Eastern Non-Science — [Republica Repost]

At a dinner conversation among a few scientists and scholars from Nepal a few years ago, our host, a medical scientist, shared a whole host of “scientific” evidence about how the knowledge of the East has “always” been highly advanced and “superior” to that of modern science.

Yes, the East (though the term is old-fashioned and controversial) is a gold mine of intellectual traditions and resources. But its most visible proponents today harm more than help when it comes to doing justice to that heritage.

And, yes, there is a lot of value in the knowledge—embodied in and transmitted through folk science and philosophical wisdom since ancient times—which the East has produced. I would even go so far as to say that the South Asian region was probably one of the richest in terms of generating its own natural science as well as other bodies of knowledge. The Ayurveda (life+science) is a good example of how some medical knowledge of the time was eventually recorded and passed on in writing.

However, the problem arises when our scholars start offering “scientific” reasoning behind evidently unscientific practices, always drawing the same boring conclusion that the East is superior, and it has always been! Let’s consider some of the most common pseudo-science items that we hear at social gatherings before discussing the dangers of promoting nonsense in the name of science.

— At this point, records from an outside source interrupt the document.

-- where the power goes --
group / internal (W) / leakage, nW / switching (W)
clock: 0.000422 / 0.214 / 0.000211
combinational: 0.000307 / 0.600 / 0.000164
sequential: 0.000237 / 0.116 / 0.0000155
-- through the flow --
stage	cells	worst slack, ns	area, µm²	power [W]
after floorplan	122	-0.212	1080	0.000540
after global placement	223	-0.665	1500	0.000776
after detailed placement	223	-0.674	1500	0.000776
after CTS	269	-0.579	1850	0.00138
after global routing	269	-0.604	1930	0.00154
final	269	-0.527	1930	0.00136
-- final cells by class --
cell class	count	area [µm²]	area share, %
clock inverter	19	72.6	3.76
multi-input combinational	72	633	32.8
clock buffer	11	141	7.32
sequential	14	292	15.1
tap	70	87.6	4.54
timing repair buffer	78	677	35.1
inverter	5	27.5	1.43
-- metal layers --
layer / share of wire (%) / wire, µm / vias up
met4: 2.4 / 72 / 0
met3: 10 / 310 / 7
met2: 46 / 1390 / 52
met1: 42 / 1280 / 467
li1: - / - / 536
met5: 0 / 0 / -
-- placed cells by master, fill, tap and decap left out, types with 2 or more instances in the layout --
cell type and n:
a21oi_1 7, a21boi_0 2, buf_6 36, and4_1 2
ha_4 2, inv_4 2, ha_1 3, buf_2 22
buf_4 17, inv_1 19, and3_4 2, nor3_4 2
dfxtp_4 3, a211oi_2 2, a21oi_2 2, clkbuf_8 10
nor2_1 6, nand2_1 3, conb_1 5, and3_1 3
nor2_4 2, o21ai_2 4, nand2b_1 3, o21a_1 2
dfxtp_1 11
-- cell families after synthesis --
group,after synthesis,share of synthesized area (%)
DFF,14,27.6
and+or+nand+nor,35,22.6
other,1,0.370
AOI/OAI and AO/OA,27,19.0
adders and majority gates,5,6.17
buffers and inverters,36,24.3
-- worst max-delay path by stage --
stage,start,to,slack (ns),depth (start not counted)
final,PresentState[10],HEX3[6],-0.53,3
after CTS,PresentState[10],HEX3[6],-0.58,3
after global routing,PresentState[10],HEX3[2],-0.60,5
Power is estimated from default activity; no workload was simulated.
==> design.v <==
module shifter(in,shift,sout);
	input [15:0] in;
	input [1:0] shift;
	output [15:0] sout;
	reg [15:0] sout;
	always @* begin
		case(shift)
			2'b00: sout = in;
			2'b01: sout = {in[14:0],1'b0};
			2'b10: sout = {1'b0,in[15:1]};
			2'b11: sout = {in[15],in[15:1]};
			default: sout = {16{1'bx}};
		endcase
	end
endmodule
==> run.sh <==
#!/bin/bash
# OpenROAD 26Q1-2900-gdf79404cd8, Yosys 0.63+post, stock flow scripts
make -C /OpenROAD-flow-scripts/flow DESIGN_CONFIG=/design/flow/config.mk WORK_HOME=/design/flow/orfs finish
==> config.mk <==
export PLATFORM = sky130hd
export DESIGN_NAME = shifter
export DESIGN_NICKNAME = shifter
export VERILOG_FILES = /design/flow/design.v
export SDC_FILE = /design/flow/constraint.sdc
export NUM_CORES = 4
export LEC_CHECK = 1
export CORE_AREA = 10 10 70 70
export DIE_AREA = 0 0 80 80
==> constraint.sdc <==
current_design shifter

set clk_period 2.6
set clk_io_pct 0.2

create_clock -name clk0 -period $clk_period

set non_clock_inputs [all_inputs -no_clocks]
set_input_delay [expr $clk_period * $clk_io_pct] -clock clk0 $non_clock_inputs
set_output_delay [expr $clk_period * $clk_io_pct] -clock clk0 [all_outputs]
==> flow_metrics.env <==
# physical design summary
export IMPL_maxCapViolCount=0
export IMPL_grt_ovfl_total=0
export IMPL_hp_class="in2out"
export IMPL_crit_end="sout[15]"
export IMPL_setup_tns_ns=0
export IMPL_slowest_stage="clkdlybuf4s50_1"
export IMPL_end_kind="output port"
export IMPL_nClkBuffers=0
export IMPL_startpoint_type="input pin"
export IMPL_die_w_um=80
export IMPL_finish_utilization=0.213
export IMPL_status="complete, no violations"
export IMPL_irDropWorstVdd_uv=47.6
export IMPL_drtIter0Drc=20
export IMPL_coreArea_um2=3420
export IMPL_stdcell_area_um2=728
export IMPL_grt_max_degree=17
export IMPL_gr_usage_all_layers=0.0418
export IMPL_cpMostUsedCell="clkdlybuf4s50_1"
export IMPL_chipArea_um2=6400
export IMPL_place_port_buffers=34
export IMPL_synth_cells=51
export IMPL_grt_pass1_vias=460
export IMPL_place_hpwl_mm=1.25
export IMPL_warnings=32
export IMPL_finalHoldViolations=0
export IMPL_first_pass_iters=3
export IMPL_tightest_slew_ns=0.130
export IMPL_setup_slack_ns=0.107
export IMPL_cp_required_ns=2.08
export IMPL_post_cts_buffers=0
export IMPL_crit_type="in2out"
export IMPL_period_minus_slack_ns=2.49
export IMPL_seqCellArea_um2=0
export IMPL_final_cells=129
export IMPL_postRouteAntennaNets=0
export IMPL_p_per_area_nw_per_um2=164
export IMPL_synth_warnings=1
export IMPL_antenna_found_initial=0
export IMPL_leakagePower_nw=0.297
export IMPL_synth_cell_types=11
export IMPL_cts_resized=0
export IMPL_design_seq_count=0
export IMPL_crit_start="shift[1]"
export IMPL_worstPathMaxFanout=4
export IMPL_synth_chip_area_um2=355
export IMPL_finalPower_mw=0.120
export IMPL_yosysSeqAreaShare=0
export IMPL_gp_congestion=0.720
export IMPL_cts_hold_buf=0
export IMPL_wl_per_cell_um=11.2
export IMPL_worstPathArrival_ns=1.97
export IMPL_route_detailed_drc=0
export IMPL_drive_gt1_frac=0.0361
export IMPL_rsz0062_at_grt="false"
export IMPL_core_rowCount=21
export IMPL_slew_headroom=0.911
export IMPL_synth_avg_cell_area_um2=6.97
export IMPL_synth_area_um2=355
export IMPL_slew_violations=0
export IMPL_dp_slack_ns=0.106
export IMPL_drt_total_wl_mm=1.44
export IMPL_finalSetupViolations=0
export IMPL_fp_util=0.104
export IMPL_via_per_inst=3.54
export IMPL_ios=34
export IMPL_vias=457
export IMPL_place_inst=129
export IMPL_timing_critical_path_cells="clkdlybuf4s50_1, mux2_1, a22o_1, clkdlybuf4s50_1"
export IMPL_cpPeakStageDelay_ns=0.53
export IMPL_ys_cells=51
export IMPL_area_delta_synth_final_pct=105
export IMPL_fin_crit_sh=0.959
export IMPL_fin_hold_ws_ns=2.00
export IMPL_die_h_um=80
export IMPL_place_area_um2=728
export IMPL_grt_pass1_wl_mm=2.26
export IMPL_antenna_cells=0
export IMPL_clock_fmax_mhz=401
[metal layers]
| layer | track usage | wire [µm] | vias up |
|---|---|---|---|
| met1 | 0.0534 | 679 | 193 |
| met3 | 0.0136 | 105 | 0 |
| met5 | 0 | 0 | - |
| met4 | 0 | 0 | 0 |
| li1 | - | - | 247 |
| met2 | 0.0706 | 656 | 17 |
[layout make-up]
class | instances | area (µm²)
Tap cell | 46 | 57.6
Multi-Input combinational cell | 46 | 295
Timing Repair Buffer | 37 | 375
Fill cell | 400 | 2690
[critical path: cells and delay by family]
| family | cells | cell delay (ns) |
|---|---|---|
| compound gates | 1 | 0.18 |
| buf+inv | 2 | 0.94 |
| mux | 1 | 0.33 |
[layout by cell type (no fill, tap or decap), drive strengths merged]
| cell type | instances |
|---|---|
| mux2i | 14 |
| mux2 | 1 |
| o21ai | 14 |
| a22o | 2 |
| nand2 | 14 |
| nor2 | 1 |
| buf | 3 |
| clkdlybuf4s50 | 34 |
[synth_stat cells]
master | number | area share
o21ai_1 | 9 | 0.13
nand2_1 | 14 | 0.15
clkbuf_8 | 1 | 0.039
mux2i_1 | 14 | 0.39
nor2_1 | 1 | 0.011
o21ai_0 | 5 | 0.070
buf_6 | 1 | 0.032
mux2_1 | 1 | 0.032
a22o_1 | 2 | 0.049
buf_4 | 2 | 0.042
buf_12 | 1 | 0.056
[power breakdown]
group / switching [mW] / internal [mW] / leakage, nW
combinational: 0.0379 / 0.0819 / 0.297
sequential: 0 / 0 / 0
clock: 0 / 0 / 0
[worst min path at each step]
| stage | to | cells after the start | from |
|---|---|---|---|
| after CTS | sout[14] | 4 | in[15] |
| after global routing | sout[2] | 4 | in[3] |
| final | sout[14] | 4 | in[15] |
[logic make-up after synthesis]
logic type	synth area share
simple gates	0.158
mux	0.426
buf+inv	0.169
compound gates	0.246
Power figures rest on the tool's default switching activity, not on a simulated workload.
==> /design/flow/run.sh <==
#!/bin/bash
# OpenROAD 26Q1-2900-gdf79404cd8, Yosys 0.63+post, stock flow scripts
make -C /OpenROAD-flow-scripts/flow DESIGN_CONFIG=/design/flow/config.mk WORK_HOME=/design/flow/orfs finish
==> /design/flow/config.mk <==
export PLATFORM = sky130hd
export DESIGN_NAME = LCD
export DESIGN_NICKNAME = LCD
export VERILOG_FILES = /design/flow/design.v
export SDC_FILE = /design/flow/constraint.sdc
export NUM_CORES = 4
export LEC_CHECK = 1
export CORE_UTILIZATION = 30
==> /design/flow/constraint.sdc <==
current_design LCD

set clk_period 6.4
set clk_io_pct 0.2

create_clock -name clk0 -period $clk_period [get_ports {clk}]

set non_clock_inputs [all_inputs -no_clocks]
set_input_delay [expr $clk_period * $clk_io_pct] -clock clk0 $non_clock_inputs
set_output_delay [expr $clk_period * $clk_io_pct] -clock clk0 [all_outputs]
### ./design.v
module mux4(input logic[3:0]d0,d1,d2,d3,
            input logic[1:0]s,
            output logic[3:0]y);
assign y = s[1]?(s[0]?d3:d2):(s[0]?d1:d2);
endmodule
### ./run.sh
#!/bin/bash
# OpenROAD 26Q1-2900-gdf79404cd8, Yosys 0.63+post, stock flow scripts
make -C /OpenROAD-flow-scripts/flow DESIGN_CONFIG=/design/flow/config.mk WORK_HOME=/design/flow/orfs finish
### ./config.mk
export PLATFORM = sky130hd
export DESIGN_NAME = mux4
export DESIGN_NICKNAME = mux4
export VERILOG_FILES = /design/flow/design.v
export SDC_FILE = /design/flow/constraint.sdc
export NUM_CORES = 4
export LEC_CHECK = 1
export CORE_AREA = 10 10 70 70
export DIE_AREA = 0 0 80 80
### ./constraint.sdc
current_design mux4

set clk_period 1.0
set clk_io_pct 0.2

create_clock -name clk0 -period $clk_period

set non_clock_inputs [all_inputs -no_clocks]
set_input_delay [expr $clk_period * $clk_io_pct] -clock clk0 $non_clock_inputs
set_output_delay [expr $clk_period * $clk_io_pct] -clock clk0 [all_outputs]
==> run_results.csv <==
group,metric,value,unit
global_routing,grt.met1_usage,0.01912,
global_routing,grt_max_degree,9,
route,diodes,0,
critical_path,required,0.80,ns
critical_path,endpoint,"y[0]",
sta,timing.final.ws_setup,0.03514,ns
clock_tree,hold_buffers,0,
placed_design,dp_slack,-0.7458,ns
global_routing,grtUsageMet2,0.01204,
logic_synthesis,yosys_area,83.83,um^2
global_routing,overflow,0,
cells_and_area,area_growth,226.9,%
power_and_ir_drop,p_per_area,274.4,nW/um^2
logic_synthesis,synthCells,14,
hold_path,holdPathStages,3,
route,drt-vias-per-instance,2.105,
logic_synthesis,ys_cells,14,
outcome,status,"finished, final reports clean",
logic_synthesis,yosys.cell_types.count,5,
run,warnings,36,
route,vias,160,
global_routing,grt_use_met3,0.01250,
route,post_drt_wl_per_cell,6.816,um
sta,worstMarginPinSlew,0.1415,ns
logic_synthesis,ys_top_logic_family,"multiplexers",
die,fp-row-count,21,
sta,rsz0062_at_grt,"false",
die,coreArea,3416,um^2
die,top_level_ports,22,
placed_design,place_congestion,0.7893,
sta,final.period_utilization,0.9649,
critical_path,cp.arrival,0.76,ns
sta,relSlewSlack,0.9029,
logic_synthesis,avgSynthCellArea,5.988,um^2
cells_and_area,layout-drive-gt1-share,0.2000,
sta,fmax,1036,MHz
critical_path,endpoint_kind,"output pin",
power_and_ir_drop,power_leakage,0.1214,nW
logic_synthesis,xor_share,0,
route,wl,518,um
power_and_ir_drop,peakVddDrop,0.01927,mV
logic_synthesis,syn_area,83.83,um^2
logic_synthesis,mux_share,0.4776,
global_routing,grt_util_all_layers,0.01270,
cells_and_area,regArea,0,um^2
hold_path,hold_path.class,"input port to output pin",
sta,hold_ws,0.7333,ns
die,die_width,80,um
critical_path,path_class,"input port to output pin",
global_routing,busiest_layer,"met1",
critical_path,worst-path-max-fanout,1,
route,drt_iter0_markers,4,
cells_and_area,n_clock_buffer,0,
route,first_pass_iters,2,
logic_synthesis,simple_gate_share,0.1791,
die,fp.dieH,80,um
sta,min_period,0.9649,ns
power_and_ir_drop,power,0.07519,mW
critical_path,critPathLaunch,"d3[0]",
sta,finalMaxSlewViolations,0,
cells_and_area,n_sequential_cell,0,
critical_path,start_kind,"input port",
die,fp_util,0.02454,
route,drc_errors,0,
logic_synthesis,yosys_warnings,0,
route,ant_nets,0,
sta,hold_viol_final,0,
logic_synthesis,ys_sh_aoi,0.2388,
global_routing,grt_pass1_wl,703,um
global_routing,antenna_found_initial,0,
logic_synthesis,ys_sh_adder,0,
logic_synthesis,synth_seq_share,0,
run,cap_viol_max_count,0,
sta,setup_viol,0,
placed_design,port_buffers,18,
die,dieArea,6400,um^2
global_routing,grt_pass1_vias,138,
## layout by cell type, fill, tap and decap left out
cell and count:
dlygate4sd2_1 9, buf_2 5, mux2i_1 4, a21oi_1 4
clkdlybuf4s15_1 3, clkbuf_4 1, nor2_1 4
## metal layers
layer,vias up,share of wire
met5,-,0
met4,0,0
li1,81,-
met1,61,0.46
met2,18,0.20
met3,0,0.33
## worst max-delay path: stages
cell and delay (ns):
dlygate4sd2_1 0.23, mux2i_1 0.14, a21oi_1 0.08, buf_2 0.11
## cell usage after synthesis
cell	n	area, um^2
a21oi_1	4	20.02
buf_1	1	3.750
clkbuf_2	1	5.000
mux2i_1	4	40.04
nor2_1	4	15.01
## report_power, final
| group | switching [mW] | internal, mW |
|---|---|---|
| clock | 0 | 0 |
| combinational | 0.0245 | 0.0506 |
| sequential | 0 | 0 |
| total | 0.0245 | 0.0506 |
## per-stage QoR
stage / instance area (um^2) / std cells / utilization / setup TNS [ns]
3_3_place_gp: 312.8 / 76 / 0.09158 / -2.836
5_1_grt: 274.0 / 76 / 0.08022 / 0
2_1_floorplan: 83.83 / 14 / - / 0
3_5_place_dp: 312.8 / 76 / 0.09158 / -2.950
6_report: 274.0 / 76 / 0.08022 / 0
4_1_cts: 274.0 / 76 / 0.08022 / 0
## what timing repair did
| item | 4_1_cts | 5_1_grt |
|---|---|---|
| buffers inserted | 0 | 0 |
| pin swaps | 6 | 3 |
| gates resized | 31 | 6 |
| setup endpoints to repair | 4 | 3 |
## cell families after synthesis
logic type,Yosys count
simple gates,4
compound gates,4
mux,4
buf+inv,2
## worst min path at each step
| stage | from | end | slack, ns |
|---|---|---|---|
| final | s[0] | y[0] | 0.73 |
| after global routing | s[0] | y[1] | 0.76 |
| after CTS | d2[2] | y[2] | 0.82 |
## final cells by class
cell class	count	area, um^2
fill	410	3142
multi-input combinational	12	75.07
tap	46	57.56
timing repair buffer	18	141.4
Power is estimated from default activity; no workload was simulated.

“Have you thought about the ‘medical’ reasons why men put their janai over their left ear while passing bowels?” asked our medical scientist. It’s because “a neural vein that supports digestion ends right above your ears.” When I saw some guests were truly wowed, I didn’t want to be a killjoy, but I couldn’t help wondering why children, women, and others were deprived of this great scientific idea. Or the nugget that the “scientific reason behind sprinkling water in your mouth afterwards is so that you’ll make sure that you’ve washed your hands properly.”

While our doctor enjoyed another wow, I didn’t know whether to laugh or cry: it’s not even the same hand that is used! “Squatting with heels against your butt,” he added, praising the Asian-style of using the toilet, “makes your blood run up the body, helps digestion.” This one time, I asked if any scientific research has been done on it. He said that it’s just common sense: his “science” doesn’t need any testing!

Scrubbing the floor with “gobar” had its own “scientific” support, and so did the intake of “gaut.”One of the guests added a more fancy evidence of ancient science: “If you think about it, Lord Krishna’s chakra has just been reinvented in the form the CD!” I didn’t even know what to make of this one. “And, of course,” said another scientist, “Ravan built the pushpak biman to get to Lanka thousands of years ago.” Wow said the audience, and the doctor added: “But ‘they’ built a plane just a century ago.” The us versus them argument was also utterly predictable and frustrating: us is all wisdom (which, by some warped logic, encompasses science) and them is all science (the superficial modern type, that is). Our doctor insisted that they’re just understanding our old ideas that we had figured way back then. Sigh.

Two things disturbed me about the arguments. First, while it is cool to repeat those “scientific” bogus at social events, it isn’t to question them. We don’t know if there is any scientific investigation, and no one asks.

Second, the arguments were disturbing because they were saturated in worthless binary oppositions, paradoxes, and confusions. For instance, our host created oppositions between science and wisdom, west and east, modern and ancient. But he also somehow refused to use scientific methods that are adopted, improved, and debated by the rest of the world. He was simultaneously saying that “our” science is superior to theirs and that modern science belongs to “them.”

Unfortunately, our scientist was not talking about developing alternative scientific, research, problems to be solved, priorities for investment/attention… or at least investigating alternative scientific/knowledge traditions beyond the mainstream (any of which would be wonderful). And, it wouldn’t be so disappointing if the rest of the scholars didn’t back him up with even more iffy ideas.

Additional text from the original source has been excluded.